Пошел дождь. Откуда бы взяться дождю? Какой-то он чудной, этот дождь. Это что, боги на него сердятся? Но тогда с чего бы им посылать ему пивной дождь? А-а, это боги, наверное, беседуют друг с другом.
— Посади его, пусть посидит, а?
— Вода все равно попадает на него, — сказала богиня.
— Прости, — ответил бог. — Давай попробую еще раз.
На лицо и грудь Шарура опять что-то полилось, не поймешь, вода или пиво.
— Тебе надо пить, Шарур, — сказала другая богиня.
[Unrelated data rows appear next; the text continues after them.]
--- src/design/miv_pkg.sv ---
`default_nettype none

package miv_pkg;

    // Position arithmetic
    localparam int POSITION_BITS = 32;
    localparam int DIFF_W        = POSITION_BITS + 1;
    localparam int PROD_W        = 2 * DIFF_W;
    localparam int CROSS_W       = PROD_W + 1;
    // A cross component at or above 2^MAG_W squares past any threshold
    localparam int MAG_W         = 32;
    localparam int SQ_W          = 2 * MAG_W;

    // Field and register widths
    localparam int IDX_W      = 32;
    localparam int DEG_W      = 31;
    localparam int THR_W      = 63;
    localparam int CFG_IDX_W  = 2;
    localparam int CFG_DATA_W = THR_W;

    // Configuration register indexes
    localparam logic [CFG_IDX_W-1:0] CFG_VERTEX_COUNT   = 2'd0;
    localparam logic [CFG_IDX_W-1:0] CFG_POSITIONS_AVL  = 2'd1;
    localparam logic [CFG_IDX_W-1:0] CFG_AREA_THRESHOLD = 2'd2;

    localparam logic [THR_W-1:0] THR_RESET = THR_W'(18446744);

    typedef logic signed [DIFF_W-1:0] t_diff;

    // One classified index, handed from the front end to the area unit
    typedef struct packed {
        logic [IDX_W-1:0] min_index;
        logic [IDX_W-1:0] max_index;
        logic [IDX_W-1:0] range_count;
        logic             clear_deg;
        logic             done;
        logic             eq_degen;
        logic             need_area;
        t_diff            ax;
        t_diff            ay;
        t_diff            az;
        t_diff            bx;
        t_diff            by;
        t_diff            bz;
    } t_entry;

endpackage

`default_nettype wire

--- src/design/miv_queue.sv ---
`default_nettype none

module miv_queue (
    input  wire              i_clk,
    input  wire              i_rst_n,
    input  wire              i_push,
    input  miv_pkg::t_entry  i_entry,
    output logic             o_full,
    output logic             o_valid,
    input  wire              i_pop,
    output miv_pkg::t_entry  o_entry
);

    miv_pkg::t_entry r_mem [2];
    logic            r_wptr;
    logic            r_rptr;
    logic [1:0]      r_count;

    assign o_full  = (r_count == 2'd2);
    assign o_valid = (r_count != 2'd0);
    assign o_entry = r_mem[r_rptr];

    // Track fill level and pointers
    always_ff @(posedge i_clk) begin
        if (!i_rst_n) begin
            r_wptr  <= 1'b0;
            r_rptr  <= 1'b0;
            r_count <= 2'd0;
        end else begin
            if (i_push) begin
                r_wptr <= !r_wptr;
            end
            if (i_pop) begin
                r_rptr <= !r_rptr;
            end
            if (i_push && !i_pop) begin
                r_count <= r_count + 2'd1;
            end else if (i_pop && !i_push) begin
                r_count <= r_count - 2'd1;
            end
        end
    end

    // Store the pushed entry
    always_ff @(posedge i_clk) begin
        if (i_push) begin
            r_mem[r_wptr] <= i_entry;
        end
    end

endmodule

`default_nettype wire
Он как-то отстраненно подумал, с чего бы это голоса богов так напоминают голоса матери, сестры и брата. Это же боги! Они могут делать с ним все, что им взбредет в голову. Раз они приказывают пить, надо пить. Он выпил, подавившись и закашлявшись.
— Вот, так лучше, — сказала богиня голосом сестры.
Выходит, он угодил богам. С этой мыслью он начал погружаться в темное сновидение.
Когда Шарур проснулся, он прежде всего подумал, не обвалились ли на него глиняные кирпичи дома, в котором он прожил всю жизнь. Это что, стена рухнула? Он определенно чувствовал на груди что-то большое и тяжелое.
Сил поднять голову не было. Только повернуть. Рядом сидел отец.
— Шарур? — тихо позвал Эрешгун. — Сын мой!
— Да, — попытался ответить Шарур, но получилось только хриплое карканье. Попытка заговорить дала ему понять, насколько он слаб. Даже веки поднять не в силах.